I rather like the result. What about some home design variations?
make the chairs red and the table blue


Works like a charm, although one can’t help noticing the details in the background getting somewhat sharper (most notable with the clock on the top shelf).
Let’s try something more complicated: we start with a picture of a cute robot, who looks like Wall-E after a week in Eastern Europe. Maybe getting some more company could cheer him up?

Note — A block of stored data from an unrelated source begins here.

### config.mk
export PLATFORM = sky130hd
export DESIGN_NAME = fttc_top
export DESIGN_NICKNAME = d
export VERILOG_FILES = /design/src/fttc_pkg.sv /design/src/fttc_top.sv
export SDC_FILE = /design/constraint.sdc
export NUM_CORES = 1
export LEC_CHECK = 0
export BUFFER_PORTS_ARGS = -buffer_cell sky130_fd_sc_hd__buf_2
export CAP_MARGIN = 20
export CORE_MARGIN = 5
export CORE_UTILIZATION = 40
export CTS_CLUSTER_SIZE = 28
export DETAILED_ROUTE_END_ITERATION = 10
export MAX_ROUTING_LAYER = met4
export PLACE_DENSITY = 0.65
export SLEW_MARGIN = 10
export SYNTH_ARGS = -nofsm -noshare
export SYNTH_HDL_FRONTEND = slang
export SYNTH_SLANG_ARGS = --single-unit
### constraint.sdc
create_clock -name clk_i -period 5.34 [get_ports clk_i]
set_input_delay 0.801 -clock clk_i [delete_from_list [all_inputs] [get_ports clk_i]]
set_output_delay 0.801 -clock clk_i [all_outputs]
set_load 0.01 [all_outputs]
### src/fttc_pkg.sv
// Constants and types of the field threshold and bias trim configuration block
// ----------------------------------------------------------------------------
// Operation
// - An 8-bit trim value, 0 to 255, sets the bias current reduction.
// - One enable per axis, X and Y; 1 trims that axis, 0 does not.
// - Both enables set: both axes get the same reduction, no imbalance correction.
// - Low flag when field is below low threshold; high flag when above high threshold.
// - Each flag switches with 6 mT hysteresis between rising and falling points.
// - Low and high thresholds are 3-bit codes in configuration register 6.
// - Codes 000 to 111 map to 26..126 mT rising, falling 6 mT lower.
// - A low code above the high code is accepted unchanged.
// - High flag at bit 7, low flag at bit 6 of status register 27.
// - Each flag's live state also drives its own output pin.
// - Frame after a read command returns the register in bits 15..8, flags in bits 15 and 14.
// - After reset the high code is 111 and the low code is 000.
// ----------------------------------------------------------------------------
package fttc_pkg;

   // ----------------------------------------------------------------------------
   // Register addresses (5-bit serial address space)
   // ----------------------------------------------------------------------------
   localparam logic [4:0] FTTC_ADDR_TRIM = 5'h02;
   localparam logic [4:0] FTTC_ADDR_AXIS = 5'h03;
   localparam logic [4:0] FTTC_ADDR_THRESH = 5'h06;
   localparam logic [4:0] FTTC_ADDR_STATUS = 5'h1b;

   // ----------------------------------------------------------------------------
   // Field positions
   // ----------------------------------------------------------------------------
   localparam int FTTC_AXIS_X_BIT = 0;
   localparam int FTTC_AXIS_Y_BIT = 1;
   localparam int FTTC_LO_THR_LSB = 5;
   localparam int FTTC_HI_THR_LSB = 2;
   localparam int FTTC_HI_FLAG_BIT = 7;
   localparam int FTTC_LO_FLAG_BIT = 6;

   // ----------------------------------------------------------------------------
   // Reset values
   // ----------------------------------------------------------------------------
   localparam logic [7:0] FTTC_TRIM_RESET = 8'h00;
   localparam logic [1:0] FTTC_AXIS_RESET = 2'h0;
   localparam logic [2:0] FTTC_LO_THR_RESET = 3'h0;
   localparam logic [2:0] FTTC_HI_THR_RESET = 3'h7;

   // ----------------------------------------------------------------------------
   // Serial command format: opcode in bits 15..13, address in 12..8, value 7..0
   // ----------------------------------------------------------------------------
   localparam logic [2:0] FTTC_OP_READ = 3'h2;
   localparam logic [2:0] FTTC_OP_WRITE = 3'h4;
   localparam logic [4:0] FTTC_FRAME_BITS = 5'h10;

   // ----------------------------------------------------------------------------
   // Field thresholds in mT: rising points per code, hysteresis below them
   // ----------------------------------------------------------------------------
   localparam logic [7:0] FTTC_HYST_MT = 8'h06;
   localparam logic [7:0] FTTC_RISE_MT [8] = '{8'h1a, 8'h29, 8'h38, 8'h46,
                                              8'h54, 8'h62, 8'h70, 8'h7e};

   // ----------------------------------------------------------------------------
   // Carried types
   // ----------------------------------------------------------------------------
   typedef struct packed {
      logic [7:0] amount;
      logic x_en;
      logic y_en;
   } fttc_trim_t;

   typedef struct packed {
      logic [2:0] lo;
      logic [2:0] hi;
   } fttc_thresh_t;

   typedef struct packed {
      logic [2:0] sclk_s;
      logic [2:0] cs_s;
      logic [2:0] mosi_s;
      logic sclk_f;
      logic cs_n_f;
      logic mosi_f;
      logic [15:0] rx;
      logic [15:0] tx;
      logic [4:0] cnt;
      logic [15:0] resp;
      logic miso;
      logic miso_oe_n;
      fttc_trim_t trim;
      logic [7:0] x_amount;
      logic [7:0] y_amount;
      fttc_thresh_t thr;
      logic lo_flag;
      logic hi_flag;
   } fttc_state_t;

endpackage

### src/fttc_top.sv
// Serial register slave, bias trim outputs and field threshold flags
`timescale 1ns/100ps
module fttc_top (
   // Clock and reset
   input wire logic clk_i,
   input wire logic rst_i,
   // Serial pins from the host
   input wire logic sclk_i,
   input wire logic cs_n_i,
   input wire logic mosi_i,
   output logic miso_o,
   output logic miso_oe_n_o,
   // Measured field strength in mT, from the front end
   input wire logic [7:0] field_mt_i,
   // Bias trim to the sensing elements
   output logic [7:0] bias_trim_amount_o,
   output logic trim_x_axis_enable_o,
   output logic trim_y_axis_enable_o,
   output logic [7:0] trim_x_amount_o,
   output logic [7:0] trim_y_amount_o,
   // Field alarm pins
   output logic field_low_flag_o,
   output logic field_high_flag_o
);

   // ----------------------------------------------------------------------------
   // Decoding helpers
   // ----------------------------------------------------------------------------

   // Rising switching point of a threshold code
   function automatic logic [7:0] rise_mt(input logic [2:0] code);
      rise_mt = fttc_pkg::FTTC_RISE_MT[code];
   endfunction

   // Falling switching point, one hysteresis below the rising one
   function automatic logic [7:0] fall_mt(input logic [2:0] code);
      fall_mt = rise_mt(code) - fttc_pkg::FTTC_HYST_MT;
   endfunction

   // Register read mux
   function automatic logic [7:0] reg_read(input logic [4:0] addr,
                                           input fttc_pkg::fttc_state_t s);
      unique case (addr)
         fttc_pkg::FTTC_ADDR_TRIM: reg_read = s.trim.amount;
         fttc_pkg::FTTC_ADDR_AXIS: reg_read = {6'h00, s.trim.y_en, s.trim.x_en};
         fttc_pkg::FTTC_ADDR_THRESH: reg_read = {s.thr.lo, s.thr.hi, 2'h0};
         fttc_pkg::FTTC_ADDR_STATUS: reg_read = {s.hi_flag, s.lo_flag, 6'h00};
         default: reg_read = 8'h00;
      endcase
   endfunction

   // ----------------------------------------------------------------------------
   // State
   // ----------------------------------------------------------------------------
   fttc_pkg::fttc_state_t q;
   fttc_pkg::fttc_state_t d;

   logic sclk_rise;
   logic sclk_fall;
   logic frame_start;
   logic frame_end;
   logic [2:0] cmd_op;
   logic [4:0] cmd_addr;
   logic [7:0] cmd_val;

   // ----------------------------------------------------------------------------
   // Next state
   // ----------------------------------------------------------------------------
   always_comb begin
      d = q;
      // Three-stage pin capture; a level counts once stages two and three agree
      d.sclk_s = {q.sclk_s[1:0], sclk_i};
      d.cs_s = {q.cs_s[1:0], cs_n_i};
      d.mosi_s = {q.mosi_s[1:0], mosi_i};
      if (q.sclk_s[1] == q.sclk_s[2]) begin
         d.sclk_f = q.sclk_s[2];
      end
      if (q.cs_s[1] == q.cs_s[2]) begin
         d.cs_n_f = q.cs_s[2];
      end
      if (q.mosi_s[1] == q.mosi_s[2]) begin
         d.mosi_f = q.mosi_s[2];
      end

      // Edges of the filtered levels
      sclk_rise = d.sclk_f & ~q.sclk_f & ~q.cs_n_f;
      sclk_fall = ~d.sclk_f & q.sclk_f & ~q.cs_n_f;
      frame_start = ~d.cs_n_f & q.cs_n_f;
      frame_end = d.cs_n_f & ~q.cs_n_f;

      // Frame start: previous answer goes out MSB first
      if (frame_start) begin
         d.tx = q.resp;
         d.miso = q.resp[15];
         d.miso_oe_n = 1'b0;
         d.cnt = 5'h00;
         d.rx = 16'h0000;
      end

      // Sample on rising clock, shift out on falling clock
      if (sclk_rise) begin
         d.rx = {q.rx[14:0], q.mosi_f};
         if (q.cnt != fttc_pkg::FTTC_FRAME_BITS) begin
            d.cnt = q.cnt + 5'h01;
         end
      end
      if (sclk_fall) begin
         d.tx = {q.tx[14:0], 1'b0};
         d.miso = q.tx[14];
      end

      // Command decode when a full frame ends
      cmd_op = q.rx[15:13];
      cmd_addr = q.rx[12:8];
      cmd_val = q.rx[7:0];
      if (frame_end) begin
         d.miso = 1'b0;
         d.miso_oe_n = 1'b1;
         d.resp = 16'h0000;
         if (q.cnt == fttc_pkg::FTTC_FRAME_BITS) begin
            if (cmd_op == fttc_pkg::FTTC_OP_WRITE) begin
               unique case (cmd_addr)
                  fttc_pkg::FTTC_ADDR_TRIM: begin
                     d.trim.amount = cmd_val;
                  end
                  fttc_pkg::FTTC_ADDR_AXIS: begin
                     d.trim.x_en = cmd_val[fttc_pkg::FTTC_AXIS_X_BIT];
                     d.trim.y_en = cmd_val[fttc_pkg::FTTC_AXIS_Y_BIT];
                  end
                  fttc_pkg::FTTC_ADDR_THRESH: begin
                     // Any pair of codes is kept as written
                     d.thr.lo = cmd_val[fttc_pkg::FTTC_LO_THR_LSB +: 3];
                     d.thr.hi = cmd_val[fttc_pkg::FTTC_HI_THR_LSB +: 3];
                  end
                  // Status and unmapped addresses ignore writes
                  default: begin
                  end
               endcase
               d.resp = {reg_read(cmd_addr, d), 8'h00};
            end else if (cmd_op == fttc_pkg::FTTC_OP_READ) begin
               d.resp = {reg_read(cmd_addr, q), 8'h00};
            end
         end
      end

      // Per-axis trim; both enabled gives equal reduction on both axes
      d.x_amount = q.trim.x_en ? q.trim.amount : 8'h00;
      d.y_amount = q.trim.y_en ? q.trim.amount : 8'h00;

      // High flag: set above rising point, clear below falling point
      if (field_mt_i >= rise_mt(q.thr.hi)) begin
         d.hi_flag = 1'b1;
      end else if (field_mt_i < fall_mt(q.thr.hi)) begin
         d.hi_flag = 1'b0;
      end
      // Low flag: set below falling point, clear above rising point
      if (field_mt_i < fall_mt(q.thr.lo)) begin
         d.lo_flag = 1'b1;
      end else if (field_mt_i >= rise_mt(q.thr.lo)) begin
         d.lo_flag = 1'b0;
      end
   end

   // ----------------------------------------------------------------------------
   // State register
   // ----------------------------------------------------------------------------
   always_ff @(posedge clk_i or posedge rst_i) begin
      if (rst_i) begin
         q <= '0;
         q.cs_s <= 3'h7;
         q.cs_n_f <= 1'b1;
         q.miso_oe_n <= 1'b1;
         q.trim.amount <= fttc_pkg::FTTC_TRIM_RESET;
         q.trim.x_en <= fttc_pkg::FTTC_AXIS_RESET[0];
         q.trim.y_en <= fttc_pkg::FTTC_AXIS_RESET[1];
         q.thr.lo <= fttc_pkg::FTTC_LO_THR_RESET;
         q.thr.hi <= fttc_pkg::FTTC_HI_THR_RESET;
      end else begin
         q <= d;
      end
   end

   // ----------------------------------------------------------------------------
   // Outputs, all from flip-flops
   // ----------------------------------------------------------------------------
   assign miso_o = q.miso;
   assign miso_oe_n_o = q.miso_oe_n;
   assign bias_trim_amount_o = q.trim.amount;
   assign trim_x_axis_enable_o = q.trim.x_en;
   assign trim_y_axis_enable_o = q.trim.y_en;
   assign trim_x_amount_o = q.x_amount;
   assign trim_y_amount_o = q.y_amount;
   assign field_low_flag_o = q.lo_flag;
   assign field_high_flag_o = q.hi_flag;

endmodule // fttc_top

[Word level (Yosys, flattened, before mapping)]
Memory sizes are Yosys's and may differ from the RTL's.
Index checks and enable logic that the tools add are counted.
Word-level totals
  register bits: 100
  bits in latches: 0
  bits in writable memories: 0
  bits in read-only memories: 128
  bits of input ports: 13
  output and inout port bits: 30
  word-level logic and storage cells: 92
  memories: 2
Memories
  (no name shown): words 8, width 8, read ports 1, clocked after memory_dff 0, wr ports 0, line fttc_top.sv:32  | rise_mt = fttc_pkg::FTTC_RISE_MT[code];
  (no name shown): words 8, width 8, read ports 1, clocked after memory_dff 0, wr ports 0, line fttc_top.sv:32
Operators by class
  $add $sub $neg: 3
  multiply operators: 0
  divide/modulo/power cells: 0
  order comparisons: 6
  equal/unequal tests: 11
  shift-type cells: 0
  muxes and demuxes: 30
  bitwise logic cells: 12
  reductions and logical operators: 7
Operator list (count)
  $mux 16: 4
  $pmux 8 s4: 2
  $mux 8: 7
  $mux 37: 1
  $mux 10: 2
  $ge 8x8->1: 2
  $lt 8x8->1: 2
  $sub 8x3->8 const B: 2
  $mux 15: 1
  $mux 12: 1
  $eq 5x2->1 const B: 2
  $eq 5x5->1 const B: 2
  $mux 5: 2
  $reduce_bool 2->1: 5
  $ge 4x4->1 const B: 2
  $not 3->4: 2
  $mux 1: 7
  $and 1x1->1: 6
  $mux 6: 1
  $add 5x1->5 const B: 1
  $eq 5x3->1 const B: 1
  $ne 5x5->1 const B: 1
  $mux 2: 2
  $not 1->1: 4
  other kinds (5): 7

[Logic depth before layout (Yosys ltp)]
  word-level depth: 8
  mapped depth: 13
  gate-level depth less buffers: 13

[Worst setup path before layout]
No wires, ideal clock.
  path type: reg-to-reg
  start point: register q[2] (netlist name)
  end point: register q (netlist bit field_high_flag_o)
  library setup time: 0.124 ns
  data arrival time: 2.864 ns
  required time: 5.216 ns
  path slack: 2.352 ns
  cell stages (with the launch flop): 13
  buffers on the path: 0
  period minus slack after synthesis: 2.988 ns
  cells stage by stage: dfstp_2 -> inv_1 -> ha_1 -> nor2b_1 -> a21oi_1 -> ha_1 -> nor3b_1 -> nand3b_1 -> ha_1 -> and4_1 -> a211oi_1 -> nand2_1 -> a211o_1
On the way
  word-level cells in the longest chain between the ends: 7
  elaborated cells on any way between the ends: 9
  those cells by class: 1 x add/sub; 2 x order compare; 3 x mux; 1 x bitwise; 1 x reduce/logical; 1 x memory
Ends and longest elaborated chain
  start, declared: line fttc_top.sv:55  | fttc_pkg::fttc_state_t q;
  $not 3->4 (implied by the code) (*): line fttc_top.sv:32
  $mem_v2 8x8 (*)
  $mux 8 (implied by the code) (*) (2 in series): line fttc_top.sv:32
  $sub 8x3->8: line fttc_top.sv:37  | fall_mt = rise_mt(code) - fttc_pkg::FTTC_HYST_MT;
  $lt 8x8->1: line fttc_top.sv:153  | end else if (field_mt_i < fall_mt(q.thr.hi)) begin
  $reduce_bool 2->1 (no line)
Every way passes the cells marked *; elsewhere a longest branch is shown, timed or not. The select of a mux whose other input is x is not followed.
A chain may end at the register's enable or synchronous reset.

[Worst setup path after layout]
Ends and elaborated chain as after synthesis.

==> impl_metrics.prom <==
# TYPE chip_impl_metric gauge
chip_impl_metric{name="clk_slew_on_worst_s_h_paths",unit="ns"} 0.06
chip_impl_metric{name="setup-violations-final",unit=""} 0
chip_impl_metric{name="cts-resized-gates",unit=""} 0
chip_impl_metric{name="max_slew_margin",unit="%"} 33.9
chip_impl_metric{name="post-route-min-period",unit="ns"} 3.27
chip_impl_metric{name="numCtsBuffers",unit=""} 9
chip_impl_metric{name="final_layout_size_suffix_gt1_share",unit="%"} 20.2
chip_impl_metric{name="final_cell_area",unit="um2"} 5310
chip_impl_info{name="min_path_type",value="flip-flop to flip-flop"} 1
chip_impl_metric{name="layout-area-overhead-vs-synth",unit="%"} 9.44
chip_impl_metric{name="routed_via_density",unit=""} 5.17
chip_impl_metric{name="placement.io_buffers",unit=""} 42
chip_impl_metric{name="timing.final.hold_violations",unit=""} 0
chip_impl_metric{name="period_share",unit="%"} 61.3
chip_impl_metric{name="core_region_area",unit="um2"} 12000
chip_impl_metric{name="placedCellCount",unit=""} 621
chip_impl_info{name="dominantRegCellSynth",value="dfrtp_1"} 1
chip_impl_metric{name="report.power.total",unit="mW"} 1.34
chip_impl_metric{name="cts-htree-levels",unit=""} 3
chip_impl_metric{name="required",unit="ns"} 5.56
chip_impl_metric{name="timing.max_cap.violations",unit=""} 0
chip_impl_info{name="setup.worst_path.class",value="flip-flop to flip-flop"} 1
chip_impl_metric{name="final.setup.worst_slack",unit="ns"} 2.07
chip_impl_metric{name="die_area",unit="um2"} 14400
chip_impl_metric{name="final_max_slew_viol_count",unit=""} 0
chip_impl_metric{name="grt_start_max_net_pins",unit=""} 58
chip_impl_metric{name="detail_route.iter0.violations",unit=""} 236
chip_impl_metric{name="synth.avg_cell_area",unit="um2"} 10.4
chip_impl_metric{name="globalRouteOverflowTotal",unit=""} 0
chip_impl_info{name="crit_path_start_kind",value="flip-flop"} 1
chip_impl_metric{name="firstDrtPassIters",unit=""} 4
chip_impl_metric{name="final_net_count",unit=""} 541
chip_impl_metric{name="wire_per_inst",unit="um"} 14.5
chip_impl_info{name="cts_root_buf",value="clkbuf_16"} 1
chip_impl_metric{name="post-dp-hpwl",unit="mm"} 6.73
chip_impl_info{name="grt_setup_unrepaired",value="false"} 1
chip_impl_metric{name="antenna_found_initial",unit=""} 0
chip_impl_metric{name="static-leakage-power",unit="nW"} 2.56
chip_impl_metric{name="worst_reg_to_reg_setup_slack",unit="ns"} 2.07
chip_impl_metric{name="register_area",unit="um2"} 2110
chip_impl_info{name="yosysMostFrequentCell",value="dfrtp_1"} 1
chip_impl_metric{name="dpl-instance-area",unit="um2"} 5010
chip_impl_metric{name="synth_fa_ha_area_share",unit="%"} 11.0
chip_impl_metric{name="crit_arrival",unit="ns"} 3.49
chip_impl_metric{name="n_fill_cell",unit=""} 1113
chip_impl_metric{name="tritoncts_num_sinks",unit=""} 84
chip_impl_metric{name="synthesis.nets",unit=""} 523
chip_impl_metric{name="power_density_over_the_cells",unit="nW/um2"} 252
chip_impl_metric{name="postSynthRegisterBits",unit=""} 84
chip_impl_metric{name="row_count",unit=""} 40
chip_impl_metric{name="synthCells",unit=""} 468
chip_impl_metric{name="synth-compound-area-share",unit="%"} 9.78
chip_impl_metric{name="post_synth_instance_area",unit="um2"} 4850
chip_impl_metric{name="die_span_x",unit="um"} 120
chip_impl_metric{name="path_max_fanout",unit=""} 10
chip_impl_metric{name="final.setup_skew",unit="ns"} 0.00905
chip_impl_metric{name="initial_utilization",unit="%"} 40.5
chip_impl_metric{name="multi_input_comb_area",unit="um2"} 2380
chip_impl_info{name="synth_commonest_cells",value="dfrtp_1, nand2_1, ha_1"} 1
chip_impl_metric{name="synth.top_cell.area_share",unit="%"} 39.2
chip_impl_info{name="post_synth_main_area_contributors",value="dfrtp_1, ha_1, dfstp_2, buf_4, nand2_1"} 1
chip_impl_metric{name="yosys.area_share.simple",unit="%"} 17.8
chip_impl_metric{name="totalNegativeSetupSlack",unit="ns"} 0
chip_impl_metric{name="drt-total-wl",unit="mm"} 9.27
chip_impl_metric{name="post_cts_hold_buffer_count",unit=""} 0
chip_impl_info{name="combinational_family_with_the_most_area_after_synthesis",value="simple AND/OR/NAND/NOR gates"} 1
chip_impl_info{name="outcome",value="complete, no violations"} 1
chip_impl_metric{name="synthDistinctLibCells",unit=""} 58
chip_impl_metric{name="timing.fmax",unit="GHz"} 0.306
chip_impl_metric{name="setup_ws_pre_cts",unit="ns"} 2.10
chip_impl_metric{name="finalNonFillerCells",unit=""} 638
chip_impl_metric{name="die_ht",unit="um"} 120
chip_impl_metric{name="routed-via-count",unit=""} 3301
chip_impl_info{name="cts_tree",value="done"} 1
chip_impl_metric{name="remaining_routing_drc_violations",unit=""} 0
chip_impl_metric{name="grt_usage",unit="%"} 13.9
chip_impl_info{name="end_kind",value="flip-flop"} 1
chip_impl_metric{name="synth_seq_area_share",unit="%"} 43.6
chip_impl_metric{name="post-cts-setup-buffers",unit=""} 0
chip_impl_metric{name="first_global_vias",unit=""} 3313
chip_impl_metric{name="drtAntennaViolNets",unit=""} 0
chip_impl_metric{name="antennaDiodeCount",unit=""} 0
chip_impl_metric{name="yosysWarningCount",unit=""} 0
chip_impl_metric{name="worst_pin_slew",unit="ns"} 0.989
chip_impl_metric{name="gp_routability_congestion",unit=""} 0.875
chip_impl_metric{name="synth_edf_count",unit=""} 0
chip_impl_metric{name="number_of_top_level_design_ports",unit=""} 43
chip_impl_metric{name="first_pass_grt_wire_length",unit="mm"} 15.8
chip_impl_metric{name="postSynth.asyncResetShare",unit="%"} 100
chip_impl_info{name="yosys.area.top_type",value="dfrtp_1"} 1
chip_impl_metric{name="muxShareOfSynthArea",unit="%"} 8.67
chip_impl_metric{name="max-vdd-ir-drop",unit="mV"} 0.158
chip_impl_metric{name="cts_buffer_depth",unit=""} 2
chip_impl_metric{name="clock_latency",unit="ns"} 0.34
chip_impl_metric{name="yosys.area_share.xor_xnor",unit="%"} 1.63
-- cell families after synthesis --
logic type / count (synthesis)
simple gates: 152
flops: 84
compound gates: 77
buf+inv: 67
fa+ha+maj: 43
mux: 36
xor+xnor: 9
-- critical path, cell delays in order (launching register included) --
cell and delay [ns]:
dfstp_2 0.62, inv_1 0.11, ha_1 0.34, nor2b_1 0.24
a21oi_1 0.12, ha_1 0.23, nor3b_1 0.32, nand3b_1 0.12
ha_1 0.30, and4_1 0.21, a211oi_1 0.22, nand2_1 0.08
a211o_1 0.26
-- where the power goes --
group	switching (mW)	internal (mW)	leakage, nW
sequential	0.0113	0.652	1.12
combinational	0.0545	0.0365	1.31
clock	0.264	0.320	0.131
total	0.329	1.01	2.56
-- layer usage --
| metal | vias up | GRT usage [%] | part of all wire (%) |
|---|---|---|---|
| met5 | - | - | 0 |
| met4 | 0 | 6.01 | 2.6 |
| met3 | 19 | 2.69 | 3.8 |
| met2 | 59 | 21.8 | 47 |
| met1 | 1590 | 17.5 | 47 |
| li1 | 1633 | - | - |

there are two of those robots , they are raising their arms


Ok, it looks like they both are happy the one on the right is ending it all - my bad, I should’ve made the prompt more specific. The important thing is different though: despite its simplicity, the prompt require inpainting a second object (cloning it), modifying both, and changing the dynamics of the scene - and it worked, although the background is made more sharp and focused again (which i did not ask for)
Nice and easy, isn’t it? I don’t know about you, but I rather like our timeline - where you write a few lines of code and get to do things that only used to be possible in Photoshop (with a triple digit price tag).